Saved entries
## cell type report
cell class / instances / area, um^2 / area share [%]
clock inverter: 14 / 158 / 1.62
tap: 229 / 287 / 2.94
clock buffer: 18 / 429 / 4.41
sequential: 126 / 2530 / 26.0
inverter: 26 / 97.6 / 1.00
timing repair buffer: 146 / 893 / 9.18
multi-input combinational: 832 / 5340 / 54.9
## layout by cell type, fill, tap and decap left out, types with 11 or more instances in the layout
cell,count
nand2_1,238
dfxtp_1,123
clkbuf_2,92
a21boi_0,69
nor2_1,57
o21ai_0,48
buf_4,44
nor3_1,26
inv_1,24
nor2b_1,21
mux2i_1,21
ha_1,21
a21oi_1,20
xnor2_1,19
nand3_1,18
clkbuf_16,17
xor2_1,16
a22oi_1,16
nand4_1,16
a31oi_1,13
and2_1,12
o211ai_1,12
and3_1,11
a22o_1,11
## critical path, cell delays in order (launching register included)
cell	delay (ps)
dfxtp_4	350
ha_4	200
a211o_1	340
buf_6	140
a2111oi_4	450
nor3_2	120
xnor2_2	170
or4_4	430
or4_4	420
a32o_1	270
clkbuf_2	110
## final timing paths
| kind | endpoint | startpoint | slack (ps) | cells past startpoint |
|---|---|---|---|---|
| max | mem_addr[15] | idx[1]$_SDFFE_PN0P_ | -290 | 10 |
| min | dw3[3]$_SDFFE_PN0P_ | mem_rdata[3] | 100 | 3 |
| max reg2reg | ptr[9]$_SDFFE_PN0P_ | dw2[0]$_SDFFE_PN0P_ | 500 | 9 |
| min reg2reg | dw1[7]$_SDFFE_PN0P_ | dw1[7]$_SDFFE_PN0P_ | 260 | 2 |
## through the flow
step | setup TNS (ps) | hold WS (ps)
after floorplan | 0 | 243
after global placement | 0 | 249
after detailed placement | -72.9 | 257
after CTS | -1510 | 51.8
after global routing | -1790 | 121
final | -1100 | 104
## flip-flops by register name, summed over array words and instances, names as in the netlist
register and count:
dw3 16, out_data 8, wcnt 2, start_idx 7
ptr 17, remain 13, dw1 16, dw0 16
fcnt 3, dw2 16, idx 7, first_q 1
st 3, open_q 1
===== src/rtl/tamp_pkg.sv =====
package tamp_pkg;

    // Per-channel configuration word; bit 0 is the arm bit.
    typedef struct packed {
        logic rail_hi;   // bit 3: pin level while tampered
        logic rest_open; // bit 2: 1 = switch rests open, 0 = rests closed
        logic irq_en;    // bit 1
        logic arm;       // bit 0
    } chan_cfg_t;

    localparam int CFG_W      = $bits(chan_cfg_t);
    localparam int FLAGS_ADDR = 0;

    // Tampered when (rests open and pin at rail) or (rests closed and pin off rail).
    function automatic logic tamper_seen(input logic pin, input chan_cfg_t c);
        return pin ^ c.rail_hi ^ c.rest_open;
    endfunction

endpackage


===== src/rtl/tamp_sync.sv =====
module tamp_sync #(
    parameter int W      = 2,
    parameter int STAGES = 2
) (
    input  logic         clk,
    input  logic         rst,
    input  logic [W-1:0] d,
    output logic [W-1:0] q
);
    logic [W-1:0] stage [STAGES];

    always_ff @(posedge clk) begin
        if (rst) begin
            for (int s = 0; s < STAGES; s++) stage[s] <= '0;
        end else begin
            stage[0] <= d;
            for (int s = 1; s < STAGES; s++) stage[s] <= stage[s-1];
        end
    end

    assign q = stage[STAGES-1];
endmodule


===== src/rtl/tamp_regs.sv =====
module tamp_regs
    import tamp_pkg::*;
#(
    parameter int NUM_CH = 2,
    parameter int AW     = 2,
    parameter int DW     = 8
) (
    input  logic                    clk,
    input  logic                    rst,
    input  logic                    wr_en,
    input  logic [AW-1:0]           addr,
    input  logic [DW-1:0]           wdata,
    input  logic [NUM_CH-1:0]       flags,
    output chan_cfg_t [NUM_CH-1:0]  cfg,
    output logic                    batt_irq_en,
    output logic [DW-1:0]           rdata
);
    localparam int BATT_ADDR = NUM_CH + 1;

    for (genvar i = 0; i < NUM_CH; i++) begin : g_cfg
        always_ff @(posedge clk) begin
            if (rst)
                cfg[i] <= '0;
            else if (wr_en && addr == AW'(i + 1))
                cfg[i] <= chan_cfg_t'(wdata[CFG_W-1:0]);
        end
    end

    always_ff @(posedge clk) begin
        if (rst)
            batt_irq_en <= 1'b0;
        else if (wr_en && addr == AW'(BATT_ADDR))
            batt_irq_en <= wdata[0];
    end

    // Flags address is read-only: no write path exists for it.
    always_comb begin
        rdata = '0;
        if (addr == AW'(FLAGS_ADDR)) rdata[NUM_CH-1:0] = flags;
        for (int i = 0; i < NUM_CH; i++)
            if (addr == AW'(i + 1)) rdata[CFG_W-1:0] = cfg[i];
        if (addr == AW'(BATT_ADDR)) rdata[0] = batt_irq_en;
    end
endmodule


===== src/rtl/tamp_chan.sv =====
module tamp_chan
    import tamp_pkg::*;
(
    input  logic      clk,
    input  logic      rst,
    input  chan_cfg_t cfg,
    input  logic      pin_s,
    output logic      flag
);
    logic hit;
    assign hit = tamper_seen(pin_s, cfg);

    always_ff @(posedge clk) begin
        if (rst || !cfg.arm)
            flag <= 1'b0;
        else if (hit)
            flag <= 1'b1;
    end

    AST_CLEAR_WHEN_DISARMED: assert property (@(posedge clk) disable iff (rst)
        $past(!cfg.arm) |-> !flag);
    AST_FLAG_STICKY: assert property (@(posedge clk) disable iff (rst)
        (cfg.arm && $past(cfg.arm) && $past(flag)) |-> flag);
    AST_SET_NEEDS_HIT: assert property (@(posedge clk) disable iff (rst)
        $rose(flag) |-> $past(cfg.arm && hit));
endmodule


===== src/rtl/tamper_guard.sv =====
module tamper_guard
    import tamp_pkg::*;
#(
    parameter int NUM_CH      = 2,
    parameter int AW          = 2,
    parameter int DW          = 8,
    parameter int SYNC_STAGES = 2
) (
    input  logic              clk,
    input  logic              rst,
    input  logic              wr_en,
    input  logic [AW-1:0]     addr,
    input  logic [DW-1:0]     wdata,
    output logic [DW-1:0]     rdata,
    input  logic [NUM_CH-1:0] tamper_pin,
    input  logic              on_battery,
    output logic              irq
);
    chan_cfg_t [NUM_CH-1:0] cfg;
    logic [NUM_CH-1:0]      pin_s;
    logic [NUM_CH-1:0]      flags;
    logic [NUM_CH-1:0]      ie_vec;
    logic                   batt_irq_en;

    tamp_sync #(.W(NUM_CH), .STAGES(SYNC_STAGES)) u_sync (
        .clk(clk), .rst(rst), .d(tamper_pin), .q(pin_s)
    );

    tamp_regs #(.NUM_CH(NUM_CH), .AW(AW), .DW(DW)) u_regs (
        .clk(clk), .rst(rst), .wr_en(wr_en), .addr(addr), .wdata(wdata),
        .flags(flags), .cfg(cfg), .batt_irq_en(batt_irq_en), .rdata(rdata)
    );

    for (genvar i = 0; i < NUM_CH; i++) begin : g_ch
        tamp_chan u_chan (
            .clk(clk), .rst(rst), .cfg(cfg[i]), .pin_s(pin_s[i]), .flag(flags[i])
        );
        assign ie_vec[i] = cfg[i].irq_en;
    end

    assign irq = (|(flags & ie_vec)) && (!on_battery || batt_irq_en);

    AST_BATT_GATE: assert property (@(posedge clk) disable iff (rst)
        (on_battery && !batt_irq_en) |-> !irq);
    AST_IRQ_HAS_SOURCE: assert property (@(posedge clk) disable iff (rst)
        irq |-> |(flags & ie_vec));
    AST_FLAGS_ZERO_AFTER_RESET: assert property (@(posedge clk)
        $past(rst) |-> (flags == '0));
endmodule


===== config.mk =====
export PLATFORM = sky130hd
export DESIGN_NAME = tamper_guard
export DESIGN_NICKNAME = d
export VERILOG_FILES = /design/src/rtl/tamp_pkg.sv /design/src/rtl/tamp_sync.sv /design/src/rtl/tamp_regs.sv /design/src/rtl/tamp_chan.sv /design/src/rtl/tamper_guard.sv
export SDC_FILE = /design/constraint.sdc
export NUM_CORES = 1
export LEC_CHECK = 0
export ABC_CLOCK_PERIOD_IN_PS = 1600
export CAP_MARGIN = 20
export CORE_MARGIN = 3
export CORE_UTILIZATION = 44
export DETAILED_ROUTE_END_ITERATION = 7
export PLACE_DENSITY = 0.77
export SLEW_MARGIN = 40
export SYNTH_ARGS = -nofsm -noshare
export SYNTH_HDL_FRONTEND = slang
export SYNTH_HIERARCHICAL = 1
export SYNTH_SLANG_ARGS = --single-unit

===== constraint.sdc =====
create_clock -name clk -period 1.6 [get_ports clk]
set_input_delay 0.32 -clock clk [delete_from_list [all_inputs] [get_ports clk]]
set_output_delay 0.32 -clock clk [all_outputs]
set_load 0.02 [all_outputs]

==> impl_metrics.ini <==
[status]
status = finished clean

[setup_path]
cp-end-kind = output port
critPathKind = input port to output port
crit_buf_inv = 2
ff2ff_path_depth = 2
crit_chain = clkdlybuf4s15_2 > mux4_2 > buf_2
crit_family = multiplexers
max_stage_delay_ps = 500
cp_data_required_time_ps = 1280
cp_max_fo = 4
worst-path-stages = 3
cp.arrival_ps = 1220
critPathLaunchType = input port
cp_slowest_cell = mux4_2

[layout]
synthToLayoutAreaGrowth_pct = 28.12
nNetsFinal = 112
layout-drive-gt1-share_pct = 22.11
fin_util_pct = 61.80
diodes = 0
nFillCells = 145

[routing]
drt.antenna.violating_nets = 0
routed_via_density = 4.883
drt_iter0_drc = 10
first_pass_iters = 4
drc = 0
routed_wl_mm = 1.321
wl_per_cell_um = 11.90
num_vias = 542

[placed_design]
dp_hpwl_mm = 1.022
place.gp.congestion = 0.7360
dp_slack_ps = -667.2
io_buffers = 16

[pwr]
power_density_nw_per_um2 = 744.3
swShare_pct = 23.29
power_frac_seq_pct = 54.8
combPwrFrac_pct = 15.7
p_leak_uw = 0.0004142
power.switching_uw = 167.0
ir_drop_v = 0.0004451
clkPwrFrac_pct = 29.4
p_total_uw = 717.1
internal_power_uw = 550.1

[run]
drv_cap = 0

[logic_synthesis]
synthesis.area_um2 = 752.0
async_reset_ff_share_pct = 0
synth-edff-count = 0
ys_top_cells_by_area = dfxtp_1 (40%), mux2i_1 (13%), nand2b_1 (12%)
synth_top_area_share_pct = 39.93
ys_seq_area_share_pct = 39.93
yosys_warnings = 6
syn-instance-count = 72
ys.flop_type = dfxtp_1
post_synth.cell_area_avg_um2 = 10.44
synth_seq_cells = 15
yosysTopAreaCell = dfxtp_1
synth_commonest_cells = dfxtp_1 (15), nand2b_1 (15), mux2i_1 (10)
synth.distinct_cells = 18

[timing]
fmax_mhz = 648.2
setup_slack_ps = 57.27
final_hold_viol_count = 0
fin_hold_ws_ps = 443.4
final.period_utilization_pct = 96.42
setup_tns_ps = 0
skew_ps = 2.042
rsz0062_at_grt = no
drv_slew = 0
period_needed_ps = 1543
setup_violations = 0

[clock_network]
cts_sinks = 15
post_cts_resized = 22
cts_tree = built
hold_buffers = 0
cts-buffers-inserted = 3
clock-root-buffer = clkbuf_4
htree_levels = 1
cts.clk_slew.worst_paths_ps = 80
insertion_delay_ps = 280
clockBufferDepth = 2
postCtsSetupBuffers = 0

[worst_hold_path]
hold_path_class = register to register
holdPathStages = 1

[floorplan]
pin_count = 25
core_um2 = 1559
rows = 14
start_util_pct = 48.23
dieArea_um2 = 2241
die_h_um = 47.34
die_w_um = 47.34

[global_routing]
track_usage_pct = 13.92
grt_antenna_before_repair = 0
grt_pass1_vias = 468
grt_pass1_wl_mm = 2.049
grt_max_degree = 20
grt.overflow.total = 0
[metal layers]
layer | up-vias | GRT usage, % | part of all wire [%]
li1 | 278 | - | -
met1 | 241 | 18.84 | 46
met2 | 19 | 18.98 | 45
met3 | 4 | 4.598 | 7.3
met4 | 0 | 8.287 | 1.7
met5 | - | 0 | 0
[registers in the layout, summed over array words and instances (netlist names)]
name and cells:
g_ch.u_chan/flag 2, u_sync/stage 4, u_regs/cfg 8, u_regs/batt_irq_en 1
[stage by stage]
step	cells	area (um^2)
3_3_place_gp	107	943.4
3_5_place_dp	107	943.4
2_1_floorplan	75	763.2
4_1_cts	111	965.9
6_report	111	963.4
5_1_grt	111	963.4
[worst register-to-register path: cells and delay by family (launching register included)]
| family | cells | cell delay, ps |
|---|---|---|
| compound gates | 1 | 160 |
| xor+xnor | 1 | 400 |
| flops | 1 | 370 |
[cell families (layout without fill, tap and decap cells)]
logic type	after synthesis	after routing	share of synthesized area, %
buffers and inverters	12	32	10.48
and+or+nand+nor	24	24	20.30
AOI/OAI and AO/OA	7	7	6.490
muxes	11	11	16.31
other	1	4	0.4987
xor gates and xnor gates	2	2	5.990
DFF	15	15	39.93
[worst paths after layout]
path / startpoint / end / slack (ps)
setup / recovery: addr[1] / rdata[0] / 60
hold / removal: u_sync/stage[0][1]$_SDFF_PP0_ / u_sync/stage[0][3]$_SDFF_PP0_ / 440
setup reg to reg: u_regs/cfg[3]$_SDFFE_PP0P_ / g_ch[0].u_chan/flag$_SDFFE_PP0P_ / 610
hold reg to reg: u_sync/stage[0][1]$_SDFF_PP0_ / u_sync/stage[0][3]$_SDFF_PP0_ / 440
[cell type report]
class                           instances  area, um^2  area share [%]
Clock buffer                            4       26.28           2.727
Inverter                                3       11.26           1.169
Multi-Input combinational cell         48       389.1           40.39
Sequential cell                        15       300.3           31.17
Tap cell                               16       20.02           2.078
Timing Repair Buffer                   25       216.5           22.47
[power groups by stage]
stage / combinational (uW) / sequential (uW) / clock, uW
finish: 113 / 393 / 211
global route: 123 / 395 / 247
global placement: 114 / 402 / 0
floorplan: 72.6 / 400 / 0
CTS: 113 / 393 / 224
detailed placement: 115 / 402 / 0
[layout by cell type (no fill, tap or decap), drive strengths merged, types with 2 or more instances in the layout]
master	instances
dfxtp	15
inv	3
clkdlybuf4s15	4
mux2i	10
nand2b	15
nor2b	6
a21oi	3
xnor3	2
buf	12
conb	4
clkdlybuf4s50	9
a22o	2
clkbuf	4
(Power assumes the default switching activity.)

Work request:
Starting at the line that has "clock buffer: 18 / 429 / 4.41" in the records above, restate word for word every line until the one that has "-290 | 10 |", and include that one as well.

Written response:
clock buffer: 18 / 429 / 4.41
sequential: 126 / 2530 / 26.0
inverter: 26 / 97.6 / 1.00
timing repair buffer: 146 / 893 / 9.18
multi-input combinational: 832 / 5340 / 54.9
## layout by cell type, fill, tap and decap left out, types with 11 or more instances in the layout
cell,count
nand2_1,238
dfxtp_1,123
clkbuf_2,92
a21boi_0,69
nor2_1,57
o21ai_0,48
buf_4,44
nor3_1,26
inv_1,24
nor2b_1,21
mux2i_1,21
ha_1,21
a21oi_1,20
xnor2_1,19
nand3_1,18
clkbuf_16,17
xor2_1,16
a22oi_1,16
nand4_1,16
a31oi_1,13
and2_1,12
o211ai_1,12
and3_1,11
a22o_1,11
## critical path, cell delays in order (launching register included)
cell	delay (ps)
dfxtp_4	350
ha_4	200
a211o_1	340
buf_6	140
a2111oi_4	450
nor3_2	120
xnor2_2	170
or4_4	430
or4_4	420
a32o_1	270
clkbuf_2	110
## final timing paths
| kind | endpoint | startpoint | slack (ps) | cells past startpoint |
|---|---|---|---|---|
| max | mem_addr[15] | idx[1]$_SDFFE_PN0P_ | -290 | 10 |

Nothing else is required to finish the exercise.